• **PROBLEM STATEMENT**
The word "that" may appear in the records below. Report how many lines contain it, and write nothing besides the number.

• **RECORDS**
**src/rtl/utf8_text_paginator_macros.svh**
```systemverilog
// Assertion helpers for the paginator top level.
`ifndef UTF8_TEXT_PAGINATOR_MACROS_SVH
`define UTF8_TEXT_PAGINATOR_MACROS_SVH

// Same-cycle implication, disabled while reset is asserted.
`define UTP_ASSERT_IMP(lbl, clk, rst_n, ante, cons) \
    lbl: assert property (@(posedge clk) disable iff (!rst_n) (ante) |-> (cons)) \
        else $error("paginator check failed");

// Next-cycle implication, disabled while reset is asserted.
`define UTP_ASSERT_NXT(lbl, clk, rst_n, ante, cons) \
    lbl: assert property (@(posedge clk) disable iff (!rst_n) (ante) |=> (cons)) \
        else $error("paginator check failed");

`endif

```
**src/rtl/utp_pkg.sv**
```systemverilog
`default_nettype none

package utp_pkg;

    // Configuration port geometry
    localparam int CFG_INDEX_W = 3;
    localparam int CFG_DATA_W  = 11;

    // Register indexes
    localparam logic [CFG_INDEX_W-1:0] CFG_LINE_LIMIT   = 3'd0;
    localparam logic [CFG_INDEX_W-1:0] CFG_PAGE_LIMIT   = 3'd1;
    localparam logic [CFG_INDEX_W-1:0] CFG_NARROW_WIDTH = 3'd2;
    localparam logic [CFG_INDEX_W-1:0] CFG_WIDE_WIDTH   = 3'd3;
    localparam logic [CFG_INDEX_W-1:0] CFG_LINE_HEIGHT  = 3'd4;

    // Register reset values
    localparam logic [10:0] LINE_LIMIT_RST   = 11'd296;
    localparam logic [10:0] PAGE_LIMIT_RST   = 11'd128;
    localparam logic [7:0]  NARROW_WIDTH_RST = 8'd8;
    localparam logic [7:0]  WIDE_WIDTH_RST   = 8'd16;
    localparam logic [7:0]  LINE_HEIGHT_RST  = 8'd16;

    // Character codes and lengths
    localparam logic [7:0] NEWLINE_CHAR = 8'h0A;
    localparam logic [2:0] LEN_ONE      = 3'd1;
    localparam logic [2:0] LEN_TWO      = 3'd2;
    localparam logic [2:0] LEN_THREE    = 3'd3;
    localparam logic [2:0] LEN_FOUR     = 3'd4;

    localparam logic [15:0] BYTES_MAX = 16'hFFFF;

    typedef struct packed {
        logic [7:0] text_byte;
        logic       end_of_text;
    } in_t;

    typedef struct packed {
        logic [23:0] page_number;
        logic [31:0] page_offset;
        logic [15:0] page_bytes;
        logic        bad_utf8;
    } out_t;

    typedef struct packed {
        logic [10:0] line_limit;
        logic [10:0] page_limit;
        logic [7:0]  narrow_width;
        logic [7:0]  wide_width;
        logic [7:0]  line_height;
    } cfg_t;

    typedef struct packed {
        logic halted;
        logic mid_char;
    } core_status_t;

endpackage

`default_nettype wire

```
**src/rtl/utp_lead_decode.sv**
```systemverilog
`default_nettype none

module utp_lead_decode
    import utp_pkg::*;
(
    input  wire logic [7:0] lead_byte,
    output logic [2:0]      char_len,
    output logic            bad_lead
);

    // Classify the lead byte by its high bits
    always_comb
    begin
        char_len = LEN_ONE;
        bad_lead = 1'b0;
        case (lead_byte) inside
            8'b0???????: char_len = LEN_ONE;
            8'b110?????: char_len = LEN_TWO;
            8'b1110????: char_len = LEN_THREE;
            8'b11110???: char_len = LEN_FOUR;
            default:
            begin
                char_len = 3'd0;
                bad_lead = 1'b1;
            end
        endcase
    end

endmodule

`default_nettype wire

```
**src/rtl/utp_page_core.sv**
```systemverilog
`default_nettype none

module utp_page_core
    import utp_pkg::*;
(
    input  wire logic   clk,
    input  wire logic   rst_n,
    input  wire logic   fire,
    input  wire in_t    item,
    input  wire cfg_t   cfg,
    output logic        res_valid,
    output out_t        res,
    output core_status_t status
);

    logic [31:0] byte_pos_reg,    byte_pos_next;
    logic [31:0] page_start_reg,  page_start_next;
    logic [23:0] page_cnt_reg,    page_cnt_next;
    logic [15:0] page_bytes_reg,  page_bytes_next;
    logic [10:0] line_fill_reg,   line_fill_next;
    logic [11:0] line_top_reg,    line_top_next;
    logic [2:0]  char_len_reg,    char_len_next;
    logic [1:0]  bytes_left_reg,  bytes_left_next;
    logic        halted_reg,      halted_next;

    logic [2:0]  dec_len;
    logic        dec_bad;

    // Placement datapath
    logic [2:0]  place_len;
    logic [7:0]  char_w;
    logic        is_nl;
    logic [11:0] fill_sum;
    logic        line_over;
    logic        line_brk;
    logic [11:0] top_sum;
    logic [12:0] page_chk;
    logic        page_brk;
    logic [2:0]  add_amt;
    logic [15:0] bytes_add;
    logic [31:0] pos_inc;
    logic [15:0] bytes_end;
    logic        do_place;

    function automatic logic [15:0] sat_add(input logic [15:0] base, input logic [2:0] amt);
        logic [16:0] sum;
        sum = {1'b0, base} + {14'd0, amt};
        return sum[16] ? BYTES_MAX : sum[15:0];
    endfunction

    utp_lead_decode u_decode (
        .lead_byte (item.text_byte),
        .char_len  (dec_len),
        .bad_lead  (dec_bad)
    );

    assign status.halted   = halted_reg;
    assign status.mid_char = (bytes_left_reg != 2'd0);

    // Line and page fit for the character being completed
    always_comb
    begin
        place_len = (bytes_left_reg != 2'd0) ? char_len_reg : LEN_ONE;
        char_w    = (place_len == LEN_ONE) ? cfg.narrow_width : cfg.wide_width;
        is_nl     = (place_len == LEN_ONE) && (item.text_byte == NEWLINE_CHAR);
        fill_sum  = {1'b0, line_fill_reg} + {4'd0, char_w};
        line_over = fill_sum > {1'b0, cfg.line_limit};
        line_brk  = is_nl || line_over;
        top_sum   = line_top_reg + {4'd0, cfg.line_height};
        page_chk  = {1'b0, top_sum} + {5'd0, cfg.line_height};
        page_brk  = line_brk && (page_chk > {2'd0, cfg.page_limit});
        add_amt   = is_nl ? LEN_ONE : place_len;
        bytes_add = sat_add(page_bytes_reg, add_amt);
        pos_inc   = byte_pos_reg + 32'd1;
        bytes_end = (bytes_left_reg != 2'd0)
                  ? sat_add(page_bytes_reg, char_len_reg - {1'b0, bytes_left_reg})
                  : page_bytes_reg;
    end

    // Sequence one beat through the state
    always_comb
    begin
        byte_pos_next   = byte_pos_reg;
        page_start_next = page_start_reg;
        page_cnt_next   = page_cnt_reg;
        page_bytes_next = page_bytes_reg;
        line_fill_next  = line_fill_reg;
        line_top_next   = line_top_reg;
        char_len_next   = char_len_reg;
        bytes_left_next = bytes_left_reg;
        halted_next     = halted_reg;
        res_valid       = 1'b0;
        res             = '0;
        do_place        = 1'b0;

        if (fire)
        begin
            if (item.end_of_text)
            begin
                // Flush the last page and restart
                if (!halted_reg && (bytes_end != 16'd0))
                begin
                    res_valid        = 1'b1;
                    res.page_number  = page_cnt_reg;
                    res.page_offset  = page_start_reg;
                    res.page_bytes   = bytes_end;
                end
                byte_pos_next   = '0;
                page_start_next = '0;
                page_cnt_next   = 24'd1;
                page_bytes_next = '0;
                line_fill_next  = '0;
                line_top_next   = '0;
                char_len_next   = '0;
                bytes_left_next = '0;
                halted_next     = 1'b0;
            end
            else if (!halted_reg)
            begin
                byte_pos_next = pos_inc;
                if (bytes_left_reg != 2'd0)
                begin
                    bytes_left_next = bytes_left_reg - 2'd1;
                    do_place        = (bytes_left_reg == 2'd1);
                end
                else if (dec_bad)
                begin
                    res_valid     = 1'b1;
                    res.bad_utf8  = 1'b1;
                    halted_next   = 1'b1;
                    char_len_next = '0;
                end
                else
                begin
                    char_len_next = dec_len;
                    if (dec_len == LEN_ONE)
                        do_place = 1'b1;
                    else
                        bytes_left_next = 2'(dec_len - LEN_ONE);
                end
            end
        end

        // Commit the placement of a finished character
        if (do_place)
        begin
            if (line_brk)
            begin
                line_fill_next = is_nl ? 11'd0 : {3'd0, char_w};
                if (page_brk)
                begin
                    res_valid       = 1'b1;
                    res.page_number = page_cnt_reg;
                    res.page_offset = page_start_reg;
                    res.page_bytes  = is_nl ? bytes_add : page_bytes_reg;
                    page_start_next = is_nl ? pos_inc : pos_inc - {29'd0, place_len};
                    page_bytes_next = is_nl ? 16'd0 : {13'd0, place_len};
                    line_top_next   = '0;
                    page_cnt_next   = page_cnt_reg + 24'd1;
                end
                else
                begin
                    page_bytes_next = bytes_add;
                    line_top_next   = top_sum;
                end
            end
            else
            begin
                line_fill_next  = fill_sum[10:0];
                page_bytes_next = bytes_add;
            end
        end
    end

    // Hold text state
    always_ff @(posedge clk or negedge rst_n)
    begin
        if (!rst_n)
        begin
            byte_pos_reg   <= '0;
            page_start_reg <= '0;
            page_cnt_reg   <= 24'd1;
            page_bytes_reg <= '0;
            line_fill_reg  <= '0;
            line_top_reg   <= '0;
            char_len_reg   <= '0;
            bytes_left_reg <= '0;
            halted_reg     <= 1'b0;
        end
        else
        begin
            byte_pos_reg   <= byte_pos_next;
            page_start_reg <= page_start_next;
            page_cnt_reg   <= page_cnt_next;
            page_bytes_reg <= page_bytes_next;
            line_fill_reg  <= line_fill_next;
            line_top_reg   <= line_top_next;
            char_len_reg   <= char_len_next;
            bytes_left_reg <= bytes_left_next;
            halted_reg     <= halted_next;
        end
    end

endmodule

`default_nettype wire

```
**src/rtl/utf8_text_paginator.sv**
```systemverilog
// UTF-8 text paginator.
// Input channel in_valid/in_stall/in_data carries one text byte per beat, or
// an end-of-text beat (end_of_text = 1) that flushes the last page and
// restarts for a new text. Output channel out_valid/out_stall/out_data
// carries page records (number, start offset, byte count) or a bad-lead
// record (bad_utf8 = 1, other fields zero). After a bad lead byte all bytes
// are dropped until the end beat, which then produces nothing.
// Throughput: one input beat per cycle while out_stall does not hold a record.
// Each beat is captured in an input register; when it advances, a single
// pass of decode, line-fit and page-fit logic updates the text state and
// loads the output register, which drives out_valid when a record results.
// Beats that produce no record still take one pass.
// Configuration: cfg_write/cfg_index/cfg_data write one register per cycle;
// indexes beyond the register list are dropped. Write only while idle.
// Reset: rst_n clears the text state, the pipeline and the registers to
// their defaults; no clearing pass is needed.
// Stall: while out_stall holds a waiting record, the input register can hold
// one more beat; after that in_stall rises until the record is taken.
`default_nettype none

`include "utf8_text_paginator_macros.svh"

module utf8_text_paginator
    import utp_pkg::*;
(
    input  wire logic                   clk,
    input  wire logic                   rst_n,
    input  wire logic                   in_valid,
    output logic                        in_stall,
    input  wire in_t                    in_data,
    output logic                        out_valid,
    input  wire logic                   out_stall,
    output out_t                        out_data,
    input  wire logic                   cfg_write,
    input  wire logic [CFG_INDEX_W-1:0] cfg_index,
    input  wire logic [CFG_DATA_W-1:0]  cfg_data
);

    cfg_t         cfg_reg;
    logic         s1_valid_reg, s1_valid_next;
    in_t          s1_item_reg;
    logic         out_valid_reg, out_valid_next;
    out_t         out_data_reg;
    logic         out_free;
    logic         s1_advance;
    logic         in_accept;
    logic         res_valid;
    out_t         res;
    core_status_t core_status;

    // Handshake control
    assign out_free   = !out_valid_reg || !out_stall;
    assign s1_advance = s1_valid_reg && out_free;
    assign in_stall   = s1_valid_reg && !out_free;
    assign in_accept  = in_valid && !in_stall;
    assign out_valid  = out_valid_reg;
    assign out_data   = out_data_reg;

    always_comb
    begin
        s1_valid_next = s1_valid_reg;
        if (in_accept)
            s1_valid_next = 1'b1;
        else if (s1_advance)
            s1_valid_next = 1'b0;

        out_valid_next = out_valid_reg;
        if (s1_advance && res_valid)
            out_valid_next = 1'b1;
        else if (out_free)
            out_valid_next = 1'b0;
    end

    utp_page_core u_core (
        .clk       (clk),
        .rst_n     (rst_n),
        .fire      (s1_advance),
        .item      (s1_item_reg),
        .cfg       (cfg_reg),
        .res_valid (res_valid),
        .res       (res),
        .status    (core_status)
    );

    // Hold pipeline control
    always_ff @(posedge clk or negedge rst_n)
    begin
        if (!rst_n)
        begin
            s1_valid_reg  <= 1'b0;
            out_valid_reg <= 1'b0;
        end
        else
        begin
            s1_valid_reg  <= s1_valid_next;
            out_valid_reg <= out_valid_next;
        end
    end

    // Capture payload beats
    always_ff @(posedge clk)
    begin
        if (in_accept)
            s1_item_reg <= in_data;
        if (s1_advance && res_valid)
            out_data_reg <= res;
    end

    // Write configuration registers
    always_ff @(posedge clk or negedge rst_n)
    begin
        if (!rst_n)
        begin
            cfg_reg.line_limit   <= LINE_LIMIT_RST;
            cfg_reg.page_limit   <= PAGE_LIMIT_RST;
            cfg_reg.narrow_width <= NARROW_WIDTH_RST;
            cfg_reg.wide_width   <= WIDE_WIDTH_RST;
            cfg_reg.line_height  <= LINE_HEIGHT_RST;
        end
        else if (cfg_write)
        begin
            case (cfg_index)
                CFG_LINE_LIMIT:   cfg_reg.line_limit   <= cfg_data;
                CFG_PAGE_LIMIT:   cfg_reg.page_limit   <= cfg_data;
                CFG_NARROW_WIDTH: cfg_reg.narrow_width <= cfg_data[7:0];
                CFG_WIDE_WIDTH:   cfg_reg.wide_width   <= cfg_data[7:0];
                CFG_LINE_HEIGHT:  cfg_reg.line_height  <= cfg_data[7:0];
                default: ;
            endcase
        end
    end

    // Checks
    `UTP_ASSERT_IMP(a_bad_fields_zero, clk, rst_n, out_valid && out_data.bad_utf8, (out_data.page_number == 24'd0) && (out_data.page_offset == 32'd0) && (out_data.page_bytes == 16'd0))
    `UTP_ASSERT_NXT(a_bad_halts, clk, rst_n, s1_advance && res_valid && res.bad_utf8, core_status.halted)
    `UTP_ASSERT_IMP(a_halted_quiet, clk, rst_n, s1_advance && core_status.halted && !s1_item_reg.end_of_text, !res_valid)
    `UTP_ASSERT_IMP(a_halt_no_char, clk, rst_n, core_status.halted, !core_status.mid_char)
    `UTP_ASSERT_IMP(a_stall_needs_item, clk, rst_n, !s1_valid_reg, !in_stall)
    `UTP_ASSERT_NXT(a_result_kept, clk, rst_n, out_valid && out_stall, out_valid)

endmodule

`default_nettype wire
```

• **OUTPUT**
3